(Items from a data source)
________________________________________

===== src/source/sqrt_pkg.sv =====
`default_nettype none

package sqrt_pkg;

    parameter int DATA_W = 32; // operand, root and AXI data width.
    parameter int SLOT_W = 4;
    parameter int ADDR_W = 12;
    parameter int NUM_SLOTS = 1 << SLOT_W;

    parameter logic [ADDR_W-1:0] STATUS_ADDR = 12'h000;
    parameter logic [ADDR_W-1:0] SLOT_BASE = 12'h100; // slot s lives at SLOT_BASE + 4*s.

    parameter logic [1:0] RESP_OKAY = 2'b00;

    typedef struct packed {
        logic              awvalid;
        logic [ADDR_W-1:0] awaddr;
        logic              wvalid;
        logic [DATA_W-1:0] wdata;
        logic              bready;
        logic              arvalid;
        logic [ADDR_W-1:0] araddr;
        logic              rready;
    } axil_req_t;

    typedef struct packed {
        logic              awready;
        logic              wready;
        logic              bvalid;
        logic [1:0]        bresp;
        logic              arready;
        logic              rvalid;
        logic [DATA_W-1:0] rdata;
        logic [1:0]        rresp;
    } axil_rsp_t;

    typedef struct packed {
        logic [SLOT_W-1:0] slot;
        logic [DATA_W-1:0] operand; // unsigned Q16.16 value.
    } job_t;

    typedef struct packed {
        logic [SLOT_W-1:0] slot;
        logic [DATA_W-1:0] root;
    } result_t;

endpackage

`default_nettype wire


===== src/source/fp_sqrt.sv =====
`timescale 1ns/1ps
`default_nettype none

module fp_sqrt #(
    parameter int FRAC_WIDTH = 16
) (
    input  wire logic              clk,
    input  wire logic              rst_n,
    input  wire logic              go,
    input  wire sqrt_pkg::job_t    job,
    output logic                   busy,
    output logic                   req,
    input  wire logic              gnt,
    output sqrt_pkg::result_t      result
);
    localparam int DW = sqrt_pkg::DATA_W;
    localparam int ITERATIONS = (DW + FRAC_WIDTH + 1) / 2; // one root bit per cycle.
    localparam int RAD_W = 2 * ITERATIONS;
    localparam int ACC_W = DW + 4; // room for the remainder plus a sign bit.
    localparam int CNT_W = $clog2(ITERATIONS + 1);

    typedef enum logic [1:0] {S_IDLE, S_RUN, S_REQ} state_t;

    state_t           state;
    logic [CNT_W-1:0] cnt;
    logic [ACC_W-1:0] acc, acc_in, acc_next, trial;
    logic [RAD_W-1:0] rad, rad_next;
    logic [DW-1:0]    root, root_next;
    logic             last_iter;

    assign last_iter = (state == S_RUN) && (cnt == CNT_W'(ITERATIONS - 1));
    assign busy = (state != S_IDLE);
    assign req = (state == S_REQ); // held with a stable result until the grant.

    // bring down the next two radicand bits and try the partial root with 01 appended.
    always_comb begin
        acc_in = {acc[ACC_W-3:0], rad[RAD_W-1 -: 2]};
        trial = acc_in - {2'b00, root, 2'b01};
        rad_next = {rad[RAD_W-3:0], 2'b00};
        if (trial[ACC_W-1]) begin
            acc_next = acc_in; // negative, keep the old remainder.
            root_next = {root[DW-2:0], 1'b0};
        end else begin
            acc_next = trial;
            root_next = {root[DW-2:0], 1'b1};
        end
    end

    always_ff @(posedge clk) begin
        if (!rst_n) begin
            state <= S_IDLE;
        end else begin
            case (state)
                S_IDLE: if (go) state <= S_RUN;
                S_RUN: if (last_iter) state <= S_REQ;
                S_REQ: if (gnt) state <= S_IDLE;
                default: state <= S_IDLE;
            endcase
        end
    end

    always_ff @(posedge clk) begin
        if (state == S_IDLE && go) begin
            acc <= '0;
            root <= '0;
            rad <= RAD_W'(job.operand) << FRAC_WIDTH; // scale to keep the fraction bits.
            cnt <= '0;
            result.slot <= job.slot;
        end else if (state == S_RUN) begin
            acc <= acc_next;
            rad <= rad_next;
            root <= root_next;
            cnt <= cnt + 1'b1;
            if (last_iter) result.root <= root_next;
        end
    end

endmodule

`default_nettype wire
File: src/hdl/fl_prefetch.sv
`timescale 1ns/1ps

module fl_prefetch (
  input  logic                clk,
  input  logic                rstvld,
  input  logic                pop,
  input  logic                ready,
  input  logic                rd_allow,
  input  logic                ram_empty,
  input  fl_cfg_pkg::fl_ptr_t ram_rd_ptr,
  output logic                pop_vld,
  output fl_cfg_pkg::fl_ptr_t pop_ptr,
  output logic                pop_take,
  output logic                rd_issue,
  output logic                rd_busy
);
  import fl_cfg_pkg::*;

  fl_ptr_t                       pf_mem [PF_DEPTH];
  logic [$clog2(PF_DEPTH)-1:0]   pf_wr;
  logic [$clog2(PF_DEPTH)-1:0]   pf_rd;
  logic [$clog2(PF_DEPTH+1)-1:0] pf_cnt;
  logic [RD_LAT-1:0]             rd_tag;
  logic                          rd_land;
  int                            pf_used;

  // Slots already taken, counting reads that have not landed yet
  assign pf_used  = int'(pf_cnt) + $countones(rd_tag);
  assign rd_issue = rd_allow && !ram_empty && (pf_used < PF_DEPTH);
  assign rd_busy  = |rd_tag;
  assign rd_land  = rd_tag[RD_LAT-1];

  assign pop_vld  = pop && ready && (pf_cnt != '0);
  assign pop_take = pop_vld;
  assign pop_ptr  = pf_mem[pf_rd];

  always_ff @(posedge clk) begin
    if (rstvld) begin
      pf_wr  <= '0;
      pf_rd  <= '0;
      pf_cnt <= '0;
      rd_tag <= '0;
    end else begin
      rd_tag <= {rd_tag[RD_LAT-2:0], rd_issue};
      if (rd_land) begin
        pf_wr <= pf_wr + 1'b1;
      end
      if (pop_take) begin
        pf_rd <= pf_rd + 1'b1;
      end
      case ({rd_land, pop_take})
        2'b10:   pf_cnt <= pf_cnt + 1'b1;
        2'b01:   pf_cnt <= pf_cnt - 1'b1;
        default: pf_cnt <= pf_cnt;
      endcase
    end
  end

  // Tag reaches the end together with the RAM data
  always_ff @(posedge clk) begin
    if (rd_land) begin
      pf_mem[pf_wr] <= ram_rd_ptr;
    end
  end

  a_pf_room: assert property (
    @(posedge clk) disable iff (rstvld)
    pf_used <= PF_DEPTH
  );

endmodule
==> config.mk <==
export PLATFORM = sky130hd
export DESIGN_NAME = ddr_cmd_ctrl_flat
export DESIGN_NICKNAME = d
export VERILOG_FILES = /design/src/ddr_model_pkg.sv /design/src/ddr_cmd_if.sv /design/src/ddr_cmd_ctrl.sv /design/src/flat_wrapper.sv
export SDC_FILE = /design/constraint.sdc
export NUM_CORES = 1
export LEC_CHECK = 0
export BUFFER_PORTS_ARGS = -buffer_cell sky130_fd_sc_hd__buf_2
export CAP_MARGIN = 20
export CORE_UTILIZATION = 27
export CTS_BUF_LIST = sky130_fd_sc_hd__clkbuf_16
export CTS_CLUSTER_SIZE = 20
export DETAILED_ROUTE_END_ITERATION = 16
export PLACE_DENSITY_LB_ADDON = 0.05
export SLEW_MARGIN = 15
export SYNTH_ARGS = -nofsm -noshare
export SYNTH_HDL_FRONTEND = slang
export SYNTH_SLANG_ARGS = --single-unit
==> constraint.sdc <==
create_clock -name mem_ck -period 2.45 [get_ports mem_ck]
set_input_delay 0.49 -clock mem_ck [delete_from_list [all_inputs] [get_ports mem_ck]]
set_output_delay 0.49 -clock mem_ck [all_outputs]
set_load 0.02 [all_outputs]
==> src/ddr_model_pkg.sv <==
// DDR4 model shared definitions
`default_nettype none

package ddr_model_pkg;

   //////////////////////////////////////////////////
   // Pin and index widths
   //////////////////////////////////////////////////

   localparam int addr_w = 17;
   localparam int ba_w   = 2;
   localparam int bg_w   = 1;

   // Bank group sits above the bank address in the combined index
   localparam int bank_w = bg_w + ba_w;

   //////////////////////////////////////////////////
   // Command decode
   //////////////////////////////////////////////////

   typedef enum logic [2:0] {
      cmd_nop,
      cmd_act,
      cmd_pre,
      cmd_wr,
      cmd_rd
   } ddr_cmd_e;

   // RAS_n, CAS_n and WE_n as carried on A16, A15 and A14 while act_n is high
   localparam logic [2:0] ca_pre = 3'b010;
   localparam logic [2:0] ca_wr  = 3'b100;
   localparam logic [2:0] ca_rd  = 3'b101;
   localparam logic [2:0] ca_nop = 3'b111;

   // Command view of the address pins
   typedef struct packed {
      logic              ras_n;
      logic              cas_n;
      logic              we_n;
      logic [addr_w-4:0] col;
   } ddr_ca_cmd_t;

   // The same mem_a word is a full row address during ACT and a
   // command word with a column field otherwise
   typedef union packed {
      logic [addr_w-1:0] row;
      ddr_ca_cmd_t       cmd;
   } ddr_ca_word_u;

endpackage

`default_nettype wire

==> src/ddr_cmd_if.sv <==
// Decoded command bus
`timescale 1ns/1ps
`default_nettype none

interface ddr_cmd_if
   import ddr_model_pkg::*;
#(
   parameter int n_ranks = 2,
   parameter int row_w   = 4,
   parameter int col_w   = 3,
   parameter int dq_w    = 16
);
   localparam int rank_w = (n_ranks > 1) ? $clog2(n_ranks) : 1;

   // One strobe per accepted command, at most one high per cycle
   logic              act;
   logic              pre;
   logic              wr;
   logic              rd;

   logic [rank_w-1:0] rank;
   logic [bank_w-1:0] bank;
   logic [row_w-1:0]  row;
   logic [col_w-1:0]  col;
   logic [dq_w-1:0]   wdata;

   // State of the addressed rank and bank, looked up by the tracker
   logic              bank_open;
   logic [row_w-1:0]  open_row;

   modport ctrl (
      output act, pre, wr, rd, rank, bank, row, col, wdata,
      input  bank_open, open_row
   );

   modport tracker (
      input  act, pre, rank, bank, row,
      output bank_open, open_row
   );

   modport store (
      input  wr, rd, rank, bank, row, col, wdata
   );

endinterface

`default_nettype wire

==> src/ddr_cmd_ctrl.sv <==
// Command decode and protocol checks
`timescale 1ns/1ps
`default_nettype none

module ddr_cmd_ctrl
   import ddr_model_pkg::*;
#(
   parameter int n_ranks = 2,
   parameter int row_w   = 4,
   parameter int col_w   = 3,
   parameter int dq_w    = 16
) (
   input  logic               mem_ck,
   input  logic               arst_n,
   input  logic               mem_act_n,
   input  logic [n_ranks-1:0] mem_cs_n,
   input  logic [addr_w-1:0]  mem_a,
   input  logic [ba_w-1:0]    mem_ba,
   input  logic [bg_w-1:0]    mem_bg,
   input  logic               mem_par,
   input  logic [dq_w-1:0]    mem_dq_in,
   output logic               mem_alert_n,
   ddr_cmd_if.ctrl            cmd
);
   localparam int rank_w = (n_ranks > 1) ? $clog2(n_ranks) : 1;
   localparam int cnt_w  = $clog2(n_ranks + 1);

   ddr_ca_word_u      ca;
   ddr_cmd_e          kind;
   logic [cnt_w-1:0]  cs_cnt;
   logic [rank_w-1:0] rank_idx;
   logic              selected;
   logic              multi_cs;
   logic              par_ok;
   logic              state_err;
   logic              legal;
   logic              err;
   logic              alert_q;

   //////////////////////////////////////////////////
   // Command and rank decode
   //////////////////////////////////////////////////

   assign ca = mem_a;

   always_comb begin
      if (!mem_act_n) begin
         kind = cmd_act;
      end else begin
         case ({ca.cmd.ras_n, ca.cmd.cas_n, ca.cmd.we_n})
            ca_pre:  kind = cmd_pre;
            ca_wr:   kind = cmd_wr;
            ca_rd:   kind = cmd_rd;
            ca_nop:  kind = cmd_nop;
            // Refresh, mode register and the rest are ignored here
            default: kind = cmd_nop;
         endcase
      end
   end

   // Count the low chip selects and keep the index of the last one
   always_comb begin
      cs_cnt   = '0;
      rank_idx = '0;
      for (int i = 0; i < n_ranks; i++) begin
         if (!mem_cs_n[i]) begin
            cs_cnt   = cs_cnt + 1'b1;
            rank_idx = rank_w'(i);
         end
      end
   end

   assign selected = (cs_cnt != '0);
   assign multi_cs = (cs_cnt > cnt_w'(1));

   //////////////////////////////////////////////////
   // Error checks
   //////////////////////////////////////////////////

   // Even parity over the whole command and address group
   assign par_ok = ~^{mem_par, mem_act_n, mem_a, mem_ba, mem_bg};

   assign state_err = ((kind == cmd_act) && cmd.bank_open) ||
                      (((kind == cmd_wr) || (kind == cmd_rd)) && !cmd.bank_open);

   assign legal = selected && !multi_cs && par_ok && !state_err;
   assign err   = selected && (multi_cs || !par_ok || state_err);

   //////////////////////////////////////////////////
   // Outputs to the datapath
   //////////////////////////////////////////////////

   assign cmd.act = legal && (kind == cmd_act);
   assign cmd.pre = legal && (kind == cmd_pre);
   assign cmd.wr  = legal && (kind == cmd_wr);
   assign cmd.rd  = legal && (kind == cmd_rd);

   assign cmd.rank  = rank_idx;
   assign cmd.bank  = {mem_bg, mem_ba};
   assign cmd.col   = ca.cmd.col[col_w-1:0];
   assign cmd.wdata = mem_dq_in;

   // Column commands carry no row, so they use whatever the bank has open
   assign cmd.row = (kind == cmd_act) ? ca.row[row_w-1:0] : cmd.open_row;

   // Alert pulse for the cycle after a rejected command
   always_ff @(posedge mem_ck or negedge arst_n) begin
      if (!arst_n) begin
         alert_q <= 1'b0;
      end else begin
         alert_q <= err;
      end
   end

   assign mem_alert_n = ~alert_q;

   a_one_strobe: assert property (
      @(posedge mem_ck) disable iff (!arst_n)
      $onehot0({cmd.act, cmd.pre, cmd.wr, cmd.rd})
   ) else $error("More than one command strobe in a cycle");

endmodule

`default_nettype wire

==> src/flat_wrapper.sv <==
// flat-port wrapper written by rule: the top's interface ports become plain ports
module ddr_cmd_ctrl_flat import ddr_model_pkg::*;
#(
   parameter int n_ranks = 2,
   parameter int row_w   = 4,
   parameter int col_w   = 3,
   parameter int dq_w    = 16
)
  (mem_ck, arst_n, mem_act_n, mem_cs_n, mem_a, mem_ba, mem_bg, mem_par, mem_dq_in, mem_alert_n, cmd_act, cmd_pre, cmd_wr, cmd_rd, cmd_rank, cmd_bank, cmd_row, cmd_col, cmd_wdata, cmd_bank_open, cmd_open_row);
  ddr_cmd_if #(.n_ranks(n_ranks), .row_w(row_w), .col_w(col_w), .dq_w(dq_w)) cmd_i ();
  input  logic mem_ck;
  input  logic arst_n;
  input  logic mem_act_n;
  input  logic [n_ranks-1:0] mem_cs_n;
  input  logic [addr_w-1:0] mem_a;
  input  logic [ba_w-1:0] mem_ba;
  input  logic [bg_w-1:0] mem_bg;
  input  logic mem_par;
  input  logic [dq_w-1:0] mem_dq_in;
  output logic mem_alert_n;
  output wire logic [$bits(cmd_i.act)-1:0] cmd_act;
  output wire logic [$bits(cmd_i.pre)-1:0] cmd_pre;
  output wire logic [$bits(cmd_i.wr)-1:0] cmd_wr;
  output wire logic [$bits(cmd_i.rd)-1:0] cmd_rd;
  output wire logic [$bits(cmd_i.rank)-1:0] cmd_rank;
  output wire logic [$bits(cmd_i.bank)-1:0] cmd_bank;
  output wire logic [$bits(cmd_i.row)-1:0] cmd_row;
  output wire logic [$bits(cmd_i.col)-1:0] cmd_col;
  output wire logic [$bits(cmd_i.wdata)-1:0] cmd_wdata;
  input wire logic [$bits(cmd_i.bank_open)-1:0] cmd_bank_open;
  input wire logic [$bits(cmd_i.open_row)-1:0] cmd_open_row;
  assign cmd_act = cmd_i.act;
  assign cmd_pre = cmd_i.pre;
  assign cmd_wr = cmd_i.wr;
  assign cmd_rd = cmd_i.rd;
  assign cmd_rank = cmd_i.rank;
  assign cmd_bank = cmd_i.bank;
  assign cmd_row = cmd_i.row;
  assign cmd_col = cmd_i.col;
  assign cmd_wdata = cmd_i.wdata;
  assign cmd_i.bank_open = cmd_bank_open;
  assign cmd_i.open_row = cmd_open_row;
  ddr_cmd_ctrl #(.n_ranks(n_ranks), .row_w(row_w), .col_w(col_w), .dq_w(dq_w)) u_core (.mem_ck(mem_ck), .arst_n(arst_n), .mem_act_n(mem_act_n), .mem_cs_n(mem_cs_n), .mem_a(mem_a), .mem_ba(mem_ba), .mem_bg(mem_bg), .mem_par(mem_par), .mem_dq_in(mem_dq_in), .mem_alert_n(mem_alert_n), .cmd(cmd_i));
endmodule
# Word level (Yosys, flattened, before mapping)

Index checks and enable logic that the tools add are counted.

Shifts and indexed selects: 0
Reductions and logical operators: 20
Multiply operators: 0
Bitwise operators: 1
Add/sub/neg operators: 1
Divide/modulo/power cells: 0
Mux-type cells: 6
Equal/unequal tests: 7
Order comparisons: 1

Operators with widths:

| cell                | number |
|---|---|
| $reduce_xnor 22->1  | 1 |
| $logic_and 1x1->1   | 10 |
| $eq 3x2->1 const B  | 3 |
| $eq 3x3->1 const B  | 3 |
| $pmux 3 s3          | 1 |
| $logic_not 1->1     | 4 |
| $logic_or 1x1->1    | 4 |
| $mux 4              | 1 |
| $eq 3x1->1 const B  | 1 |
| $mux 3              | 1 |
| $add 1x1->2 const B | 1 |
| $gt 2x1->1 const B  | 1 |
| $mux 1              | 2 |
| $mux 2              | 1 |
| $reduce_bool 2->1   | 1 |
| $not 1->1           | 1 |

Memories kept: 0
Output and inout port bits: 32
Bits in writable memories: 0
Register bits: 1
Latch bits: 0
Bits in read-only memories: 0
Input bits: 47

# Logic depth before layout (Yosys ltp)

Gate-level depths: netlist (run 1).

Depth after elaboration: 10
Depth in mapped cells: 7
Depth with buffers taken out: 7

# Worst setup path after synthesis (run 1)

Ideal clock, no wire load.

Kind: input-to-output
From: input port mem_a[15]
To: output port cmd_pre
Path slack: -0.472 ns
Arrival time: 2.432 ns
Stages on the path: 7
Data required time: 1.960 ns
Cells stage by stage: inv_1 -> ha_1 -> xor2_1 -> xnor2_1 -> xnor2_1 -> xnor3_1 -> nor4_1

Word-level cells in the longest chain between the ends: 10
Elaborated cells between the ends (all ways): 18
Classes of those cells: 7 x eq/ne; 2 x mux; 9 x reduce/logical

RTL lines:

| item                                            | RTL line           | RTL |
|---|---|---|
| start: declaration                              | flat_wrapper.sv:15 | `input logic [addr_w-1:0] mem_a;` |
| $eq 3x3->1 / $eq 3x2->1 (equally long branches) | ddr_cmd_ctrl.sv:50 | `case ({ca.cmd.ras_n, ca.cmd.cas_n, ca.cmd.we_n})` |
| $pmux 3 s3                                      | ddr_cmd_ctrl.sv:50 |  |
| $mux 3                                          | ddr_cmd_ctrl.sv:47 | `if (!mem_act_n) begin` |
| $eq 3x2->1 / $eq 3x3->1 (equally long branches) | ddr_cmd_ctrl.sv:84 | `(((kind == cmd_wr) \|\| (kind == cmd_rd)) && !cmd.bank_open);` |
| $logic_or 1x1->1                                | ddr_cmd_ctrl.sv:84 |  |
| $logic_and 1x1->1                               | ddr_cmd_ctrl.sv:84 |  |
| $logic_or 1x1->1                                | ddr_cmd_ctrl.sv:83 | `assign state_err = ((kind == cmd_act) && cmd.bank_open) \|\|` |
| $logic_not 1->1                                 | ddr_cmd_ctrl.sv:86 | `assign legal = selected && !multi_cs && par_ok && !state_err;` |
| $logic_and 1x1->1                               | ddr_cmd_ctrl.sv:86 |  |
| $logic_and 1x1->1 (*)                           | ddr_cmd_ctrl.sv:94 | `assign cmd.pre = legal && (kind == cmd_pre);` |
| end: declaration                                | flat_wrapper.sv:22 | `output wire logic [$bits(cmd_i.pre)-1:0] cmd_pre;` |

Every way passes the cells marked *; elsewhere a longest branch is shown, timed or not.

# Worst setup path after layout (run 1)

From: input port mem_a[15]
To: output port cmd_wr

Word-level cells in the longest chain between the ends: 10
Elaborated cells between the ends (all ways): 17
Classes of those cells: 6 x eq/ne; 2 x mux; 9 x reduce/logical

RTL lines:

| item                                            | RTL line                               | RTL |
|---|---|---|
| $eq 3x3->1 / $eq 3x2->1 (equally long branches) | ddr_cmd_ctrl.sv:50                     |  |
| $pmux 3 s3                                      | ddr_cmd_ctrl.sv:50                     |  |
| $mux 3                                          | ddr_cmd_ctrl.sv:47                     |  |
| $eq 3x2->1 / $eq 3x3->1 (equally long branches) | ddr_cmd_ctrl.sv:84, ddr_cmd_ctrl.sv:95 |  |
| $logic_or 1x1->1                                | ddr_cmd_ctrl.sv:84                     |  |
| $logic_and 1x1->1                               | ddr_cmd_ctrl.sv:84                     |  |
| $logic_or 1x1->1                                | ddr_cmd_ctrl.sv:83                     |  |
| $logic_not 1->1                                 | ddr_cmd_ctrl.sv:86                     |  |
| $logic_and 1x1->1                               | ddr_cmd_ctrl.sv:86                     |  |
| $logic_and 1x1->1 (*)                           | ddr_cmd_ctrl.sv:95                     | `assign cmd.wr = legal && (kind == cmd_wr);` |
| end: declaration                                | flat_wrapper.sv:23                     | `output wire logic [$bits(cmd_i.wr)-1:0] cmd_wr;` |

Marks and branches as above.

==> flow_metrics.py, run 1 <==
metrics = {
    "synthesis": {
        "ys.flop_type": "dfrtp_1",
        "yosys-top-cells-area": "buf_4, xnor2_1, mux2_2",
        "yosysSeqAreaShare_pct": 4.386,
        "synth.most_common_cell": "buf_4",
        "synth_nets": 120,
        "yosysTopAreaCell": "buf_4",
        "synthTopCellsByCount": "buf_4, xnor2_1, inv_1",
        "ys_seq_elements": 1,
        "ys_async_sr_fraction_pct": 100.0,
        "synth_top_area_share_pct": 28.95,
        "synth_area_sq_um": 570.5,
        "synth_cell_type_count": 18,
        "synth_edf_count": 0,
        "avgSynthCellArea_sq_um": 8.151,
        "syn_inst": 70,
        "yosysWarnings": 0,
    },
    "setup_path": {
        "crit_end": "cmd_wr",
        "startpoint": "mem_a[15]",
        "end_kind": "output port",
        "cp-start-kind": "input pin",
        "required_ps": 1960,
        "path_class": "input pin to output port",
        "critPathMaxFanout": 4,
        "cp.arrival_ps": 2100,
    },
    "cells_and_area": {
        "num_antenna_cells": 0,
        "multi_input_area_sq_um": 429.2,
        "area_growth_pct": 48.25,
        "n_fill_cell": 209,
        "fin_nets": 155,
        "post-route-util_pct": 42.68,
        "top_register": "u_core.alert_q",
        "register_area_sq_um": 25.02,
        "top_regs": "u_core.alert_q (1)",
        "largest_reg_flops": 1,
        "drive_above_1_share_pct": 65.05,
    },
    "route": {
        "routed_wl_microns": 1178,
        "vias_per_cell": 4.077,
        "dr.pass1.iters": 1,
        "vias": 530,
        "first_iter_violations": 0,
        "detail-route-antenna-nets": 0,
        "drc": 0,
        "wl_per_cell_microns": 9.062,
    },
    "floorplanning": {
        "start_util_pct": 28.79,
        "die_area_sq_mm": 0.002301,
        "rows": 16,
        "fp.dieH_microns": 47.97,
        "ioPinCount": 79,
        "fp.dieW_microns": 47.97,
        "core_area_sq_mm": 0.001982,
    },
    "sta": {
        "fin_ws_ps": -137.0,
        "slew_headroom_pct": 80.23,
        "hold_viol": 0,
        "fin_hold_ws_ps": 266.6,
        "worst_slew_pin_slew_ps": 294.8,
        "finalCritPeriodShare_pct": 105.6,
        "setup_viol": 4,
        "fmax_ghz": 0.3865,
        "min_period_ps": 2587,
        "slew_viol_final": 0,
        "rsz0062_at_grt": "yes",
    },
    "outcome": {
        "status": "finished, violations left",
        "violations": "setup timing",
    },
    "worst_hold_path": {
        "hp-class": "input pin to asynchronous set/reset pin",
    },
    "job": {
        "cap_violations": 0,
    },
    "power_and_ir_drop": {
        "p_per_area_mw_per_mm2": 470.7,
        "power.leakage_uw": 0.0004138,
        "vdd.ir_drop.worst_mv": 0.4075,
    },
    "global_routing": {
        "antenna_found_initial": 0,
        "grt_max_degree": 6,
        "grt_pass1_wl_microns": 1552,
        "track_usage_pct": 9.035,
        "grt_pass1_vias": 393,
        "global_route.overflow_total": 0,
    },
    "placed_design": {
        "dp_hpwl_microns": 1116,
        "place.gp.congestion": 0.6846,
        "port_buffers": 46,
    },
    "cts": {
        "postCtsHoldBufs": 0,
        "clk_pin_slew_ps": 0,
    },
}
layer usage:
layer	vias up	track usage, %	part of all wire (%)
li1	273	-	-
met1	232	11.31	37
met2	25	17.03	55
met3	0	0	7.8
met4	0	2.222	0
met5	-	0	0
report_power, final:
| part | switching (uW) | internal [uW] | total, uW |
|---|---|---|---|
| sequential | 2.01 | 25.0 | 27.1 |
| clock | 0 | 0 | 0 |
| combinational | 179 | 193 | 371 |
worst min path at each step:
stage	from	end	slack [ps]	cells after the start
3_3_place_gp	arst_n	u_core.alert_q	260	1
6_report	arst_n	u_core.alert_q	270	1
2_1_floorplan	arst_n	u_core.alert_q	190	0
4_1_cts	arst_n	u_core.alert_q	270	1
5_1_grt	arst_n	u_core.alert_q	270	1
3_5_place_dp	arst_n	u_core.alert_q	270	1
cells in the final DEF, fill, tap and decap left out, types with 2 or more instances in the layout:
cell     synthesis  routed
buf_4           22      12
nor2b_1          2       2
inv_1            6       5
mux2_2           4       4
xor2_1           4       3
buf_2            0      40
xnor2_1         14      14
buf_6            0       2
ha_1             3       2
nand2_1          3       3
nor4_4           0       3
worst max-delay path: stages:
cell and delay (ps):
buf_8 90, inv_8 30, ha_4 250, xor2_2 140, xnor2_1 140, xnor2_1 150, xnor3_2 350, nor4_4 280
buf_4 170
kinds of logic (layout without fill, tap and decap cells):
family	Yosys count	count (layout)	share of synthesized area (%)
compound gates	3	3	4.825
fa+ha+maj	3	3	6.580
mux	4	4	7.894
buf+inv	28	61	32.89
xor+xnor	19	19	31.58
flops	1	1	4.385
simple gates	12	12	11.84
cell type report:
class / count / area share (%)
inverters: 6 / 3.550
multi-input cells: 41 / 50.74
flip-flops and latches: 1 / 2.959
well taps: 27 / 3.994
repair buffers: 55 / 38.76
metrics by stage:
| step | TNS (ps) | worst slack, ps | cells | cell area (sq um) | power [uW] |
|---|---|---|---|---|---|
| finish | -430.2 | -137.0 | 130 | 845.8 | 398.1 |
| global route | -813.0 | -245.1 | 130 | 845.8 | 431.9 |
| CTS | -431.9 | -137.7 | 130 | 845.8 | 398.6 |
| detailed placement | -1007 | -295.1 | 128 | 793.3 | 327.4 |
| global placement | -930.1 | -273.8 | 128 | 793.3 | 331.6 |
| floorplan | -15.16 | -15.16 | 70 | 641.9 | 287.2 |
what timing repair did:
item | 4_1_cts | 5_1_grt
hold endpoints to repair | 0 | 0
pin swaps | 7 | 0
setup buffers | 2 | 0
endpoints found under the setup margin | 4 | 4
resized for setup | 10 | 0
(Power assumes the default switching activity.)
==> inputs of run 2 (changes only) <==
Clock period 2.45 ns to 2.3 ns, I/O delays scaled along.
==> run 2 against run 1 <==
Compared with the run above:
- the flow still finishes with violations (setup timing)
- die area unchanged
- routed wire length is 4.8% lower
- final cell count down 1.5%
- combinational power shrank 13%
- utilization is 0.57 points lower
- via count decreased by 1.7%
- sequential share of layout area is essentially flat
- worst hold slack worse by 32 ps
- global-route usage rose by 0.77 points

________________________________________

◆ **PROBLEM TO WORK ON**
What must be returned is only the number of lines in the records that hold the word "after".

◆ **PROBLEM SOLUTION**
5